Integration among educational and training systems in Argentina

In Argentina a reform of technical education was begun in 1996, that has resulted in the orchestration of the so-called "Trayectos Técnicos Profesionales" (Vocational Technical Journeys) (TTP) which are offers of training of an optional nature for all students or graduates of polymodal education. Its function is to train technicians in specific occupational areas the complexity of which requires a thourough grasp of professional competencies that can only be developed through systematic and prolonged training processes. The design itself of the TTP’s is an interesting and timely example of the search for integration among the various educational and training systems:

  • With polymodal education, because the latter is a set of training alternatives aimed at large fields of knowledge and of social and productive action (in a total of five areas), and the election of which allows students to consolidate fundamental competencies in those areas in function of issues linked to their interests and motivations: through the TTP’s they access a different and additional option. We are dealing, in this latter case, with vocational initiation through training that prepares the trainee to perform in certain occupational areas that require a thourough grasp of specific technological and vocational competencies.

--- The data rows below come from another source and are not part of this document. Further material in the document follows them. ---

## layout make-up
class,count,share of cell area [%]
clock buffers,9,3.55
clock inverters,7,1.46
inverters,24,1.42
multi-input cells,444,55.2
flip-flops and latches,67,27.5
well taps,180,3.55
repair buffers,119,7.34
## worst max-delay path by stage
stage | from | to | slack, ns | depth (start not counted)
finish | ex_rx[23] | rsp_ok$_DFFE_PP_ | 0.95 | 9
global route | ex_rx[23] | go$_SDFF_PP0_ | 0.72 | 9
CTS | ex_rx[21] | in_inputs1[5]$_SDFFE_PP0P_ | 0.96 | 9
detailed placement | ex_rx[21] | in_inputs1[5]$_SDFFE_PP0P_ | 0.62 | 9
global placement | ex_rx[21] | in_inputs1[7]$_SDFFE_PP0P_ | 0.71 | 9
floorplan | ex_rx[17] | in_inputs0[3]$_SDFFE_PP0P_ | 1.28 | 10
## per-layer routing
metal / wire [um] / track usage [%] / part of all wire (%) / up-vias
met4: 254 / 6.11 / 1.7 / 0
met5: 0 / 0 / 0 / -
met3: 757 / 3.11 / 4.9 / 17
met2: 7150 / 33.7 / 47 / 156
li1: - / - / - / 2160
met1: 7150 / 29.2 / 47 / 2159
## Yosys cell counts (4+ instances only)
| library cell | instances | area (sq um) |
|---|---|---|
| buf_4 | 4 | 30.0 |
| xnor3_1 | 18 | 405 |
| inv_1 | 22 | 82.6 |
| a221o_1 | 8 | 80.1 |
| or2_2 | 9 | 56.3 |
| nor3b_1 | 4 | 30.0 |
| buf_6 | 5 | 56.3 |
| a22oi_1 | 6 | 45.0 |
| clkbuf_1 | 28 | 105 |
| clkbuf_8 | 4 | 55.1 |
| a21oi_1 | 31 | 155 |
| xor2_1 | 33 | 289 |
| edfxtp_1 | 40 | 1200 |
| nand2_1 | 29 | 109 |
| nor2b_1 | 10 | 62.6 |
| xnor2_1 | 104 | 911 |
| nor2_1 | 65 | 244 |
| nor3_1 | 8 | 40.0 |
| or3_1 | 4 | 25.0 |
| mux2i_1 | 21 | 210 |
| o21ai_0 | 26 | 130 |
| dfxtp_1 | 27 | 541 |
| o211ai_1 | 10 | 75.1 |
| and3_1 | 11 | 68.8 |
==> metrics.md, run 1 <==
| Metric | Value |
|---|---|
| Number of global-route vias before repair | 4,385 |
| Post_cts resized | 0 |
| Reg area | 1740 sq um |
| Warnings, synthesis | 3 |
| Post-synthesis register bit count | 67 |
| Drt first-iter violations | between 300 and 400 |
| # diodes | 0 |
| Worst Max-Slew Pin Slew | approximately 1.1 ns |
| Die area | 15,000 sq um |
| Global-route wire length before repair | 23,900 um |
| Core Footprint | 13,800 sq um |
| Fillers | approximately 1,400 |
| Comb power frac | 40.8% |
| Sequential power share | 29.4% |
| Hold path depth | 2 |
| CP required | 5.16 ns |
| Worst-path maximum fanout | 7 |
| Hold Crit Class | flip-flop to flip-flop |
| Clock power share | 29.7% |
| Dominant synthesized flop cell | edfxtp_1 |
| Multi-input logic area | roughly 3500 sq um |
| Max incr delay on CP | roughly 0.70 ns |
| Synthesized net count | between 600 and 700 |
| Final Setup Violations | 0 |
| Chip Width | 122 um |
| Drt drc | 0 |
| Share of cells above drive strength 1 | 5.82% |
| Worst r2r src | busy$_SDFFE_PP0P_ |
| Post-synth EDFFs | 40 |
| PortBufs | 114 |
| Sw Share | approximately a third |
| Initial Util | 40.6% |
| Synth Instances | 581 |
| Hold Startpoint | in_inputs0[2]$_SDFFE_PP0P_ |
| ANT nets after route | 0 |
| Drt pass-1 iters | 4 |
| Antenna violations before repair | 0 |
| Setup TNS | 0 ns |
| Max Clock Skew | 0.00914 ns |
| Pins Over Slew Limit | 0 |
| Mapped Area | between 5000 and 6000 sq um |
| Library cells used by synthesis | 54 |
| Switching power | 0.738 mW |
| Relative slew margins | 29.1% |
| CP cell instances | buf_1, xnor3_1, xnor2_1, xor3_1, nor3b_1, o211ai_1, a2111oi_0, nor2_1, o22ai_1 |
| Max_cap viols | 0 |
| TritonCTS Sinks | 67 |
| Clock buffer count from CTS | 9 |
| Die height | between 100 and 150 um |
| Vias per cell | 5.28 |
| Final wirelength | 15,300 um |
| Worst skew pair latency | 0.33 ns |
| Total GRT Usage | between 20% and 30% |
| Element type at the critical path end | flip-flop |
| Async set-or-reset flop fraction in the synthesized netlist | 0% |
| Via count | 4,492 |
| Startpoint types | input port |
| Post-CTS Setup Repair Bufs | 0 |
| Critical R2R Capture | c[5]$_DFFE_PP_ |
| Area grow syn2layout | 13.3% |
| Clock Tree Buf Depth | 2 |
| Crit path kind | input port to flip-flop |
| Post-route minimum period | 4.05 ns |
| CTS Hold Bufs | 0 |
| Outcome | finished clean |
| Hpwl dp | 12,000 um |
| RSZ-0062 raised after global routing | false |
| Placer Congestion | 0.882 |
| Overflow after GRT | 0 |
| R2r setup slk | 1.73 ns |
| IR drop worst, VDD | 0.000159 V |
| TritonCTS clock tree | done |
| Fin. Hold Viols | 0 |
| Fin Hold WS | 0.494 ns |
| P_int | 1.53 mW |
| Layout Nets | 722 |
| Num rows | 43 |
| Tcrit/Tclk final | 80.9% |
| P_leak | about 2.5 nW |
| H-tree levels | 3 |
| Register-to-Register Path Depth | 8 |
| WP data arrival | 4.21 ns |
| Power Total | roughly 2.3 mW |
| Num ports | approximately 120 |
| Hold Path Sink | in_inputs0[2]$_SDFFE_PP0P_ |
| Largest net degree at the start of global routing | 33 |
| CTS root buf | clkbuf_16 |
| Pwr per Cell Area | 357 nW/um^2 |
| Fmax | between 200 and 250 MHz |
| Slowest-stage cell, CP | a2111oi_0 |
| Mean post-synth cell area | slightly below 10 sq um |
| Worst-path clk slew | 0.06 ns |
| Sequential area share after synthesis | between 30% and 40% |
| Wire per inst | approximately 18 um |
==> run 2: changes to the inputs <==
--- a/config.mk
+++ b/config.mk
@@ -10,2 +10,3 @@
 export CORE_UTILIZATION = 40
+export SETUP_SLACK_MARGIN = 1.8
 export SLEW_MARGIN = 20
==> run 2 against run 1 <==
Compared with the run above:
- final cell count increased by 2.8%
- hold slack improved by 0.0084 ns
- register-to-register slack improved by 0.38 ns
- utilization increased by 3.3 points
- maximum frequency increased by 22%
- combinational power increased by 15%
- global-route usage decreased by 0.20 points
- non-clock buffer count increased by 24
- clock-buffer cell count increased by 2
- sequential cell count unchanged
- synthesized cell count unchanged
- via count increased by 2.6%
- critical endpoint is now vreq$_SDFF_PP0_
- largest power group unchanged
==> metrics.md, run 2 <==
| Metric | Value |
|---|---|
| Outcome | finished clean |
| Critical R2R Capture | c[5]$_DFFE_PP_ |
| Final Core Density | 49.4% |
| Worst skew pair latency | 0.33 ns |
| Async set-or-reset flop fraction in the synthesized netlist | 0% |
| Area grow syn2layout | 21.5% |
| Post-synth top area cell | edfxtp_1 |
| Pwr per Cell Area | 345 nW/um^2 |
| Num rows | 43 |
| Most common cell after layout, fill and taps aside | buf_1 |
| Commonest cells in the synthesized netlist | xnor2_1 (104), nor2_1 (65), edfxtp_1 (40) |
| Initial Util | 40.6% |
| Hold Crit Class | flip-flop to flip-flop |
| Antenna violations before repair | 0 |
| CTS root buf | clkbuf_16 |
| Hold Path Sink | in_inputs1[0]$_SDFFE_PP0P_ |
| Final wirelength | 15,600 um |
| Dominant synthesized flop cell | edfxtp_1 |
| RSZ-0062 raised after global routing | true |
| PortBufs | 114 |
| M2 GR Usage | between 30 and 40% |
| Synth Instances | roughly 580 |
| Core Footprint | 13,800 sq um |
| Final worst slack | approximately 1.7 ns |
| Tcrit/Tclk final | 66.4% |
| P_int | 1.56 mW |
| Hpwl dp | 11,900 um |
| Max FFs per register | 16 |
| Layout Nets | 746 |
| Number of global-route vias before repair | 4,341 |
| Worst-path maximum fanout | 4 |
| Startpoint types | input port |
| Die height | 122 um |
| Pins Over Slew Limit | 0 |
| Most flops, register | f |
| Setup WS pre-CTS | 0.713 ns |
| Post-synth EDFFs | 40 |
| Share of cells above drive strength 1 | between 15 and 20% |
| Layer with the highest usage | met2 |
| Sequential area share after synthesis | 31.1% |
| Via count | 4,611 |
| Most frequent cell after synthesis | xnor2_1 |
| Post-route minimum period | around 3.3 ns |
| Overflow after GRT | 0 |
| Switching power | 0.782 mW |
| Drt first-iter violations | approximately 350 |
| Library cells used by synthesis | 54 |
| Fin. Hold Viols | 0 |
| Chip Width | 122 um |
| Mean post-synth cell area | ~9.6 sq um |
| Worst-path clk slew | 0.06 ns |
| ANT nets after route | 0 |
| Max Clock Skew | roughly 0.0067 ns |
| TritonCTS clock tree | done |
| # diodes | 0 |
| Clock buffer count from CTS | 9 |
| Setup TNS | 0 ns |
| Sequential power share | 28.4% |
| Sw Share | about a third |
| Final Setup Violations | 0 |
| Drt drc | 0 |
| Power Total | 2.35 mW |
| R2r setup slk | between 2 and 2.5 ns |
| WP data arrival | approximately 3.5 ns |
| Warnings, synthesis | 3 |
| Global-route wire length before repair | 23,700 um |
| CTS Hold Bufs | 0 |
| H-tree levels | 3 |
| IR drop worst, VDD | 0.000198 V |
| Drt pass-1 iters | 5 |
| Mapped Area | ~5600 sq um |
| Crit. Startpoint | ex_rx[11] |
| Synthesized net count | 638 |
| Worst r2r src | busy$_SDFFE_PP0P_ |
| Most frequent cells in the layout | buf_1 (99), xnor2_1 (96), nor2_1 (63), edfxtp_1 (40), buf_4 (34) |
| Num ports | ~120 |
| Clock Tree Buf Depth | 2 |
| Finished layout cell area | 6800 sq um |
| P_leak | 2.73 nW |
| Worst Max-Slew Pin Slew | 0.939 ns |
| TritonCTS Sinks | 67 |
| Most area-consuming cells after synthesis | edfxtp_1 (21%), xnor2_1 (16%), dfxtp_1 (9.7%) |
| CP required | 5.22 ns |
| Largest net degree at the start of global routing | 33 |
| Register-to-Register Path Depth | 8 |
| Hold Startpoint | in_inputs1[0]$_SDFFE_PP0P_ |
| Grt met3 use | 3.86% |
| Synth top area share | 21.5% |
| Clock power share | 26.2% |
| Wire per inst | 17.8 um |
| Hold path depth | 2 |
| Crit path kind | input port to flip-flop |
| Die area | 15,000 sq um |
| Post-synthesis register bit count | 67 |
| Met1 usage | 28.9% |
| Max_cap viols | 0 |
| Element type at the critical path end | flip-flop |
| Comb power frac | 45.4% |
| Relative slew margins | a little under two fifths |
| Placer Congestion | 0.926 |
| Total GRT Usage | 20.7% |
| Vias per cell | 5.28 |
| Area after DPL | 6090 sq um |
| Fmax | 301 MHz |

  • With vocational training, because the TTP’s complement a supply which arose, in Argentina, to target the development of the competencies required to perform in certain occupations and/or as a component of active employment policies aimed at promoting entry of groups with specific needs into the labour and social environments.
  • With life-long and higher training, given that the function of the TTP’s is to introduce the students into a vocational journey, guaranteeing their access to a base of vocational knowledge and abilities that allows them to begin working in a first job within a certain vocational field and to continue to learn during all their active life. What is then sought is that the training provided through the TTP’s be supplemented with other educational alternatives in order to allow further levels of development, specification, re-orientation and -possibly- re-conversion of the initial vocation.